9626642 Lawler ABSTRACT The proposer will continue investigation of the relationship between critical exponents for Brownian motion and random walk and geometric properties of paths in two and three dimensions. It is hoped to establish the existence of a nontrivial multifractal spectrum for harmonic measure of a Brownian path, where the spectrum is given in terms of certain critical exponents for Brownian motion. The proposer will also continue the program of investigating nonintersecting Brownian motions with the aim to establish rigorously the predictions of two-dimensional exponents given by nonrigorous conformal field theory. Random walk analogues will be studied at the same time. Other geometric properties of paths will be studied, such as the percolation exponent for Brownian motion which quantifies the notion of the thinnest subpath.

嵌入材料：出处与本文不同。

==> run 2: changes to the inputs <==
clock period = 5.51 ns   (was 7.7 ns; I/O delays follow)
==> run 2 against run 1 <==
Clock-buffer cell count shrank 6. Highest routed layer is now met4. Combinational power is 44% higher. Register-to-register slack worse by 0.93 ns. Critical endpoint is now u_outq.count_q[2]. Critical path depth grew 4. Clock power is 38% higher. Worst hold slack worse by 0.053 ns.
<file path="config.mk">
export PLATFORM = sky130hd
export DESIGN_NAME = running_sample_statistics
export DESIGN_NICKNAME = d
export VERILOG_FILES = /design/src/rtl/rss_pkg.sv /design/src/rtl/rss_front.sv /design/src/rtl/rss_queue.sv /design/src/rtl/rss_div.sv /design/src/rtl/rss_back.sv /design/src/rtl/running_sample_statistics.sv
export SDC_FILE = /design/constraint.sdc
export NUM_CORES = 2
export LEC_CHECK = 0
export BUFFER_PORTS_ARGS = -buffer_cell sky130_fd_sc_hd__buf_2
export CAP_MARGIN = 20
export CORE_MARGIN = 10
export CORE_UTILIZATION = 45
export CTS_CLUSTER_DIAMETER = 80
export CTS_CLUSTER_SIZE = 25
export DETAILED_ROUTE_END_ITERATION = 12
export GPL_TIMING_DRIVEN = 0
export HOLD_SLACK_MARGIN = 0.05
export PLACE_DENSITY_LB_ADDON = 0.3
export SKIP_CTS_REPAIR_TIMING = 1
export SYNTH_ARGS = -nofsm -noshare
export SYNTH_HDL_FRONTEND = slang
export SYNTH_SLANG_ARGS = --single-unit
export TNS_END_PERCENT = 50
</file>
<file path="constraint.sdc">
create_clock -name clk_i -period 18.75 [get_ports clk_i]
set_input_delay 5.625 -clock clk_i [delete_from_list [all_inputs] [get_ports clk_i]]
set_output_delay 5.625 -clock clk_i [all_outputs]
set_load 0.005 [all_outputs]
</file>
<file path="src/rtl/rss_pkg.sv">
// ----------------------------------------------------------------------------
// rss_pkg: shared types and codes for running sample statistics
// Word layouts of both queue-style ports, request codes, back-end states and
// default sizes.
// ----------------------------------------------------------------------------
`default_nettype none

package rss_pkg;

  // Default sizes
  localparam int unsigned SAMPLE_BITS_DEF = 16;
  localparam int unsigned COUNT_BITS_DEF  = 16;
  // Depth of the report queue between front and back end
  localparam int unsigned QUEUE_DEPTH     = 2;

  // Request codes
  localparam logic [1:0] REQ_ADD        = 2'd0;
  localparam logic [1:0] REQ_ADD_REPORT = 2'd1;
  localparam logic [1:0] REQ_REPORT     = 2'd2;

  // Input word
  typedef struct packed {
    logic [1:0]         req_type;
    logic signed [15:0] sample;
  } rss_in_t;

  // Result word
  typedef struct packed {
    logic [15:0]        sample_count;
    logic signed [15:0] mean_value;
    logic [15:0]        std_deviation;
    logic signed [15:0] min_value;
    logic signed [15:0] max_value;
    logic               empty_set;
    logic               overflow_seen;
  } rss_out_t;

  // Back-end sequencer states
  typedef enum logic [2:0] {
    ST_IDLE,
    ST_START,
    ST_DIV_SUM,
    ST_DIV_SQ,
    ST_VAR,
    ST_ROOT,
    ST_DONE
  } back_state_e;

endpackage

`default_nettype wire

</file>
<file path="src/rtl/rss_front.sv">
// ----------------------------------------------------------------------------
// rss_front: sample intake and accumulation
// Registers each input word, folds samples into count, sum, sum of squares,
// minimum and maximum, and on a report pushes a snapshot and clears.
// ----------------------------------------------------------------------------
`default_nettype none

module rss_front #(
  parameter int unsigned SAMPLE_BITS = rss_pkg::SAMPLE_BITS_DEF,
  parameter int unsigned COUNT_BITS  = rss_pkg::COUNT_BITS_DEF,
  parameter int unsigned SNAP_W      = 5 * SAMPLE_BITS + 3 * COUNT_BITS
) (
  input  wire logic                clk_i,
  input  wire logic                rst_ni,
  input  wire logic                push,
  output logic                     full,
  input  wire rss_pkg::rss_in_t    data_i,
  output logic [SNAP_W-1:0]        snap_o,
  output logic                     snap_push_o,
  input  wire logic                snap_full_i
);
  import rss_pkg::*;

  localparam int unsigned SB     = SAMPLE_BITS;
  localparam int unsigned CB     = COUNT_BITS;
  localparam int unsigned SUM_W  = SB + CB;
  localparam int unsigned SQ_W   = 2 * SB - 1 + CB;
  localparam int unsigned PROD_W = 2 * SB;

  typedef struct packed {
    logic [CB-1:0]           count;
    logic signed [SUM_W-1:0] sum;
    logic [SQ_W-1:0]         sumsq;
    logic signed [SB-1:0]    lo;
    logic signed [SB-1:0]    hi;
    logic                    drop;
  } snap_t;

  localparam logic signed [SB-1:0] SMAX = {1'b0, {(SB-1){1'b1}}};
  localparam logic signed [SB-1:0] SMIN = {1'b1, {(SB-1){1'b0}}};
  localparam snap_t CLEAR = '{count: '0, sum: '0, sumsq: '0, lo: SMAX, hi: SMIN, drop: 1'b0};

  rss_in_t              item_q;
  logic                 vld_q, vld_d;
  snap_t                acc_q, acc_d, upd;
  logic                 is_add, is_rpt, go;
  logic [SB+15:0]       raw_ext;
  logic signed [SB-1:0] smp;
  logic signed [PROD_W-1:0] prod;

  // Decode the request code; the unused code reports only
  always_comb begin
    case (item_q.req_type)
      REQ_ADD: begin
        is_add = 1'b1;
        is_rpt = 1'b0;
      end
      REQ_ADD_REPORT: begin
        is_add = 1'b1;
        is_rpt = 1'b1;
      end
      REQ_REPORT: begin
        is_add = 1'b0;
        is_rpt = 1'b1;
      end
      default: begin
        is_add = 1'b0;
        is_rpt = 1'b1;
      end
    endcase
  end

  // Stall a report word while the queue is full
  assign go          = !(is_rpt && snap_full_i);
  assign full        = vld_q && !go;
  assign snap_push_o = vld_q && is_rpt && !snap_full_i;

  // Reinterpret the sample field at the configured width
  assign raw_ext = {{SB{1'b0}}, item_q.sample};
  assign smp     = $signed(raw_ext[SB-1:0]);
  assign prod    = smp * smp;

  // Fold the sample in, or only flag it at the count limit
  always_comb begin
    upd = acc_q;
    if (is_add) begin
      if (acc_q.count == {CB{1'b1}}) begin
        upd.drop = 1'b1;
      end else begin
        upd.count = acc_q.count + 1'b1;
        upd.sum   = acc_q.sum + {{CB{smp[SB-1]}}, smp};
        upd.sumsq = acc_q.sumsq + {{CB{1'b0}}, prod[PROD_W-2:0]};
        if (smp < acc_q.lo) begin
          upd.lo = smp;
        end
        if (smp > acc_q.hi) begin
          upd.hi = smp;
        end
      end
    end
    snap_o = upd;
    acc_d  = acc_q;
    if (vld_q && go) begin
      acc_d = is_rpt ? CLEAR : upd;
    end
  end

  // Advance the input register
  always_comb begin
    vld_d = vld_q;
    if (vld_q && go) begin
      vld_d = 1'b0;
    end
    if (push && !full) begin
      vld_d = 1'b1;
    end
  end

  always_ff @(posedge clk_i or negedge rst_ni) begin
    if (!rst_ni) begin
      vld_q <= 1'b0;
      acc_q <= CLEAR;
    end else begin
      vld_q <= vld_d;
      acc_q <= acc_d;
    end
  end

  // Hold the input word
  always_ff @(posedge clk_i) begin
    if (push && !full) begin
      item_q <= data_i;
    end
  end

endmodule

`default_nettype wire

</file>
<file path="src/rtl/rss_queue.sv">
// ----------------------------------------------------------------------------
// rss_queue: short report queue
// Holds accumulator snapshots between the front end and the back end.
// ----------------------------------------------------------------------------
`default_nettype none

module rss_queue #(
  parameter int unsigned WIDTH = 8,
  parameter int unsigned DEPTH = rss_pkg::QUEUE_DEPTH
) (
  input  wire logic             clk_i,
  input  wire logic             rst_ni,
  input  wire logic             push_i,
  input  wire logic [WIDTH-1:0] data_i,
  output logic                  full_o,
  input  wire logic             pop_i,
  output logic [WIDTH-1:0]      data_o,
  output logic                  empty_o
);
  import rss_pkg::*;

  localparam int unsigned PTR_W = (DEPTH > 1) ? $clog2(DEPTH) : 1;
  localparam int unsigned CNT_W = $clog2(DEPTH + 1);

  logic [WIDTH-1:0] slot_q [DEPTH];
  logic [PTR_W-1:0] wr_q, rd_q;
  logic [CNT_W-1:0] cnt_q;

  assign full_o  = (cnt_q == CNT_W'(DEPTH));
  assign empty_o = (cnt_q == '0);
  assign data_o  = slot_q[rd_q];

  // Advance pointers and fill level
  always_ff @(posedge clk_i or negedge rst_ni) begin
    if (!rst_ni) begin
      wr_q  <= '0;
      rd_q  <= '0;
      cnt_q <= '0;
    end else begin
      if (push_i) begin
        wr_q <= (wr_q == PTR_W'(DEPTH - 1)) ? '0 : wr_q + 1'b1;
      end
      if (pop_i) begin
        rd_q <= (rd_q == PTR_W'(DEPTH - 1)) ? '0 : rd_q + 1'b1;
      end
      if (push_i && !pop_i) begin
        cnt_q <= cnt_q + 1'b1;
      end else if (pop_i && !push_i) begin
        cnt_q <= cnt_q - 1'b1;
      end
    end
  end

  // Store the pushed word
  always_ff @(posedge clk_i) begin
    if (push_i) begin
      slot_q[wr_q] <= data_i;
    end
  end

  a_no_push_full: assert property (@(posedge clk_i) disable iff (!rst_ni)
    push_i |-> !full_o) else $error("push into full report queue");

  a_no_pop_empty: assert property (@(posedge clk_i) disable iff (!rst_ni)
    pop_i |-> !empty_o) else $error("pop from empty report queue");

  a_push_fills: assert property (@(posedge clk_i) disable iff (!rst_ni)
    (push_i && !pop_i) |=> (!empty_o && cnt_q == $past(cnt_q) + 1'b1))
    else $error("report queue level did not follow a push");

endmodule

`default_nettype wire

</file>
<file path="src/rtl/rss_div.sv">
// ----------------------------------------------------------------------------
// rss_div: iterative unsigned divider
// Restoring division, one quotient bit per cycle, done pulse at the end.
// ----------------------------------------------------------------------------
`default_nettype none

module rss_div #(
  parameter int unsigned NUM_W = 47,
  parameter int unsigned DEN_W = 16
) (
  input  wire logic             clk_i,
  input  wire logic             rst_ni,
  input  wire logic             start_i,
  input  wire logic [NUM_W-1:0] num_i,
  input  wire logic [DEN_W-1:0] den_i,
  output logic                  done_o,
  output logic [NUM_W-1:0]      quo_o,
  output logic [DEN_W-1:0]      rem_o
);
  import rss_pkg::*;

  localparam int unsigned CNT_W = $clog2(NUM_W);

  logic             busy_q, done_q;
  logic [CNT_W-1:0] cnt_q;
  logic [NUM_W-1:0] quo_q;
  logic [DEN_W-1:0] rem_q, den_q;
  logic [DEN_W:0]   rem_sh, rem_sub;
  logic             ge;

  // Trial subtract of the shifted remainder
  assign rem_sh  = {rem_q, quo_q[NUM_W-1]};
  assign ge      = (rem_sh >= {1'b0, den_q});
  assign rem_sub = rem_sh - {1'b0, den_q};

  assign done_o = done_q;
  assign quo_o  = quo_q;
  assign rem_o  = rem_q;

  // Sequence the iterations
  always_ff @(posedge clk_i or negedge rst_ni) begin
    if (!rst_ni) begin
      busy_q <= 1'b0;
      done_q <= 1'b0;
      cnt_q  <= '0;
    end else begin
      done_q <= 1'b0;
      if (start_i) begin
        busy_q <= 1'b1;
        cnt_q  <= CNT_W'(NUM_W - 1);
      end else if (busy_q) begin
        cnt_q <= cnt_q - 1'b1;
        if (cnt_q == '0) begin
          busy_q <= 1'b0;
          done_q <= 1'b1;
        end
      end
    end
  end

  // Shift quotient bits in, keep the partial remainder
  always_ff @(posedge clk_i) begin
    if (start_i) begin
      quo_q <= num_i;
      rem_q <= '0;
      den_q <= den_i;
    end else if (busy_q) begin
      quo_q <= {quo_q[NUM_W-2:0], ge};
      rem_q <= ge ? rem_sub[DEN_W-1:0] : rem_sh[DEN_W-1:0];
    end
  end

endmodule

`default_nettype wire

</file>
<file path="src/rtl/rss_back.sv">
// ----------------------------------------------------------------------------
// rss_back: report back end
// Takes a snapshot, divides for mean and mean square, takes the floor square
// root of the variance and holds the result word until it is popped.
// ----------------------------------------------------------------------------
`default_nettype none

module rss_back #(
  parameter int unsigned SAMPLE_BITS = rss_pkg::SAMPLE_BITS_DEF,
  parameter int unsigned COUNT_BITS  = rss_pkg::COUNT_BITS_DEF,
  parameter int unsigned SNAP_W      = 5 * SAMPLE_BITS + 3 * COUNT_BITS
) (
  input  wire logic              clk_i,
  input  wire logic              rst_ni,
  input  wire logic [SNAP_W-1:0] snap_i,
  input  wire logic              snap_empty_i,
  output logic                   snap_pop_o,
  output rss_pkg::rss_out_t      data_o,
  output logic                   empty,
  input  wire logic              pop
);
  import rss_pkg::*;

  localparam int unsigned SB     = SAMPLE_BITS;
  localparam int unsigned CB     = COUNT_BITS;
  localparam int unsigned SUM_W  = SB + CB;
  localparam int unsigned SQ_W   = 2 * SB - 1 + CB;
  localparam int unsigned RAD_W  = 2 * SB;
  localparam int unsigned STEP_W = $clog2(SB);

  typedef struct packed {
    logic [CB-1:0]           count;
    logic signed [SUM_W-1:0] sum;
    logic [SQ_W-1:0]         sumsq;
    logic signed [SB-1:0]    lo;
    logic signed [SB-1:0]    hi;
    logic                    drop;
  } snap_t;

  back_state_e          state_q, state_d;
  snap_t                snap_q;
  logic signed [SB-1:0] mean_q;
  logic [SQ_W-1:0]      meansq_q;
  logic [RAD_W-1:0]     msq_q, rad_q, root_q, bit_q, trial;
  logic [STEP_W-1:0]    step_q;
  rss_out_t             res_q, res_new;
  logic                 res_vld_q, res_load;

  logic                     div_start, div_done;
  logic [SQ_W-1:0]          div_num, div_quo;
  logic [CB-1:0]            div_rem;
  logic                     sum_neg;
  logic [SUM_W-1:0]         sum_abs, mean_w;
  logic signed [RAD_W-1:0]  mean_prod;
  logic [SQ_W-1:0]          msq_ext;
  logic [SB+15:0]           mean_ext, lo_ext, hi_ext, root_ext, cnt_ext;

  rss_div #(
    .NUM_W (SQ_W),
    .DEN_W (CB)
  ) u_div (
    .clk_i   (clk_i),
    .rst_ni  (rst_ni),
    .start_i (div_start),
    .num_i   (div_num),
    .den_i   (snap_q.count),
    .done_o  (div_done),
    .quo_o   (div_quo),
    .rem_o   (div_rem)
  );

  // Magnitude of the sum and floored signed quotient
  assign sum_neg = snap_q.sum[SUM_W-1];
  assign sum_abs = sum_neg ? (SUM_W'(0) - snap_q.sum) : snap_q.sum;
  always_comb begin
    mean_w = div_quo[SUM_W-1:0];
    if (sum_neg) begin
      mean_w = SUM_W'(0) - (div_quo[SUM_W-1:0] + {{(SUM_W-1){1'b0}}, (div_rem != '0)});
    end
  end

  assign mean_prod = mean_q * mean_q;
  assign msq_ext   = {{(SQ_W-RAD_W){1'b0}}, msq_q};
  assign trial     = root_q + bit_q;
  assign res_load  = (state_q == ST_DONE) && (!res_vld_q || pop);

  // Next state
  always_comb begin
    state_d = state_q;
    case (state_q)
      ST_IDLE: begin
        if (!snap_empty_i) begin
          state_d = ST_START;
        end
      end
      ST_START: begin
        state_d = (snap_q.count == '0) ? ST_DONE : ST_DIV_SUM;
      end
      ST_DIV_SUM: begin
        if (div_done) begin
          state_d = ST_DIV_SQ;
        end
      end
      ST_DIV_SQ: begin
        if (div_done) begin
          state_d = ST_VAR;
        end
      end
      ST_VAR: begin
        state_d = ST_ROOT;
      end
      ST_ROOT: begin
        if (step_q == '0) begin
          state_d = ST_DONE;
        end
      end
      ST_DONE: begin
        if (!res_vld_q || pop) begin
          state_d = ST_IDLE;
        end
      end
      default: begin
        state_d = ST_IDLE;
      end
    endcase
  end

  // Sequencer outputs
  always_comb begin
    snap_pop_o = 1'b0;
    div_start  = 1'b0;
    div_num    = {{(SQ_W-SUM_W){1'b0}}, sum_abs};
    case (state_q)
      ST_IDLE: begin
        snap_pop_o = !snap_empty_i;
      end
      ST_START: begin
        div_start = (snap_q.count != '0);
      end
      ST_DIV_SUM: begin
        div_start = div_done;
        div_num   = snap_q.sumsq;
      end
      default: begin
        div_start = 1'b0;
      end
    endcase
  end

  // Assemble the result word; an empty set reports zeros
  always_comb begin
    cnt_ext  = {{(SB+16-CB){1'b0}}, snap_q.count};
    mean_ext = {{16{mean_q[SB-1]}}, mean_q};
    lo_ext   = {{16{snap_q.lo[SB-1]}}, snap_q.lo};
    hi_ext   = {{16{snap_q.hi[SB-1]}}, snap_q.hi};
    root_ext = {16'b0, root_q[SB-1:0]};
    res_new.sample_count  = cnt_ext[15:0];
    res_new.empty_set     = (snap_q.count == '0);
    res_new.overflow_seen = snap_q.drop;
    if (snap_q.count == '0) begin
      res_new.mean_value    = '0;
      res_new.std_deviation = '0;
      res_new.min_value     = '0;
      res_new.max_value     = '0;
    end else begin
      res_new.mean_value    = mean_ext[15:0];
      res_new.std_deviation = root_ext[15:0];
      res_new.min_value     = lo_ext[15:0];
      res_new.max_value     = hi_ext[15:0];
    end
  end

  always_ff @(posedge clk_i or negedge rst_ni) begin
    if (!rst_ni) begin
      state_q   <= ST_IDLE;
      res_vld_q <= 1'b0;
    end else begin
      state_q <= state_d;
      if (res_load) begin
        res_vld_q <= 1'b1;
      end else if (pop) begin
        res_vld_q <= 1'b0;
      end
    end
  end

  // Datapath registers
  always_ff @(posedge clk_i) begin
    if (snap_pop_o) begin
      snap_q <= snap_i;
    end
    if (state_q == ST_DIV_SUM && div_done) begin
      mean_q <= mean_w[SB-1:0];
    end
    if (state_q == ST_DIV_SQ && div_done) begin
      meansq_q <= div_quo;
      msq_q    <= mean_prod;
    end
    // Clamp a negative variance to zero and seed the root
    if (state_q == ST_VAR) begin
      rad_q  <= (meansq_q > msq_ext) ? RAD_W'(meansq_q - msq_ext) : '0;
      root_q <= '0;
      bit_q  <= {2'b01, {(RAD_W-2){1'b0}}};
      step_q <= STEP_W'(SB - 1);
    end
    // One root bit per cycle
    if (state_q == ST_ROOT) begin
      if (rad_q >= trial) begin
        rad_q  <= rad_q - trial;
        root_q <= (root_q >> 1) + bit_q;
      end else begin
        root_q <= root_q >> 1;
      end
      bit_q  <= bit_q >> 2;
      step_q <= step_q - 1'b1;
    end
    if (res_load) begin
      res_q <= res_new;
    end
  end

  assign data_o = res_q;
  assign empty  = !res_vld_q;

endmodule

`default_nettype wire

</file>
<file path="src/rtl/running_sample_statistics.sv">
// ----------------------------------------------------------------------------
// running_sample_statistics: running count, mean, deviation, min and max
// Input words are pushed like into a queue (push/full); each carries a request
// code and a signed Q7.8 sample. Result words are taken like from a queue
// (empty/pop); a report word yields one result, an add word none.
// An add word is taken every cycle unless a stalled report word waits ahead
// of it: a one-word input register feeds a single accumulate step (square,
// add, two compares). A report snapshots and clears the accumulators in that
// same step and moves on through a two-entry queue. The back end works one
// report at a time: two restoring divisions with 2*SAMPLE_BITS+COUNT_BITS-1
// quotient bits each, one bit per cycle, then a square root of SAMPLE_BITS
// result bits; an empty set skips the divisions and the root. It takes the
// next report only when the current one is done; the divisions and root
// bound how often it takes a report; sample intake continues meanwhile.
// Reset empties every register stage and clears the accumulators. While the
// result is not popped it stays on the ports; the back end then waits, the
// queue fills, and full rises only when a further report word must wait.
// ----------------------------------------------------------------------------
`default_nettype none

module running_sample_statistics #(
  parameter int unsigned SAMPLE_BITS = rss_pkg::SAMPLE_BITS_DEF,
  parameter int unsigned COUNT_BITS  = rss_pkg::COUNT_BITS_DEF
) (
  input  wire logic              clk_i,
  input  wire logic              rst_ni,
  input  wire logic              push,
  output logic                   full,
  input  wire rss_pkg::rss_in_t  data_i,
  output logic                   empty,
  input  wire logic              pop,
  output rss_pkg::rss_out_t      data_o
);
  import rss_pkg::*;

  localparam int unsigned SNAP_W = 5 * SAMPLE_BITS + 3 * COUNT_BITS;

  logic [SNAP_W-1:0] snap_in, snap_out;
  logic              snap_push, snap_full, snap_pop, snap_empty;

  // Intake and accumulation
  rss_front #(
    .SAMPLE_BITS (SAMPLE_BITS),
    .COUNT_BITS  (COUNT_BITS),
    .SNAP_W      (SNAP_W)
  ) u_front (
    .clk_i       (clk_i),
    .rst_ni      (rst_ni),
    .push        (push),
    .full        (full),
    .data_i      (data_i),
    .snap_o      (snap_in),
    .snap_push_o (snap_push),
    .snap_full_i (snap_full)
  );

  // Report snapshots in flight
  rss_queue #(
    .WIDTH (SNAP_W),
    .DEPTH (QUEUE_DEPTH)
  ) u_queue (
    .clk_i   (clk_i),
    .rst_ni  (rst_ni),
    .push_i  (snap_push),
    .data_i  (snap_in),
    .full_o  (snap_full),
    .pop_i   (snap_pop),
    .data_o  (snap_out),
    .empty_o (snap_empty)
  );

  // Division, root and result register
  rss_back #(
    .SAMPLE_BITS (SAMPLE_BITS),
    .COUNT_BITS  (COUNT_BITS),
    .SNAP_W      (SNAP_W)
  ) u_back (
    .clk_i        (clk_i),
    .rst_ni       (rst_ni),
    .snap_i       (snap_out),
    .snap_empty_i (snap_empty),
    .snap_pop_o   (snap_pop),
    .data_o       (data_o),
    .empty        (empty),
    .pop          (pop)
  );

endmodule

`default_nettype wire
</file>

Study of the percolation exponent will lead to the study of processes obtained by removing loops from the Brownian path. The path of a Brownian motion is an example of a random multifractal, a set whose ``dimension'' looks different at different points. It is the path traversed by a randomly moving particle. Multifractals have been studied in a number of contexts in science, but there are very few examples where one can establish rigorously the multifractal behavior. The proposer intends to try to analyze rigorously the multifractal behavior for the Brownian motion path. Related to this project is the attempt to understand ``nonconformal field theory''---a powerful tool in theoretical physics which is not sufficiently understood on a mathematical level to allow for rigorous analysis.

摘要本文将继续研究布朗运动与随机游走的临界指数之间的关系以及二维和三维路径的几何性质。希望建立布朗路径谐波测度的非平凡多重分形谱的存在性，其中谱用布朗运动的某些临界指数给出。提议者还将继续研究非相交布朗运动的计划，目的是严格地建立由非严格共形场论给出的二维指数的预测。与此同时，我们将研究随机漫步的类似物。路径的其他几何性质将被研究，例如布朗运动的渗透指数，它量化了最薄子路径的概念。对渗透指数的研究将导致对从布朗路径中去除环路所得到的过程的研究。布朗运动的路径是随机多重分形的一个例子，它的“维数”在不同的点上看起来不同。它是一个随机移动的粒子所经过的路径。多重分形已经在许多科学背景下进行了研究，但很少有例子可以严格地建立多重分形行为。作者试图对布朗运动路径的多重分形行为进行严格的分析。与这个项目相关的是试图理解“非共形场论”——理论物理学中的一个强大工具，但在数学层面上还没有得到充分的理解，无法进行严格的分析。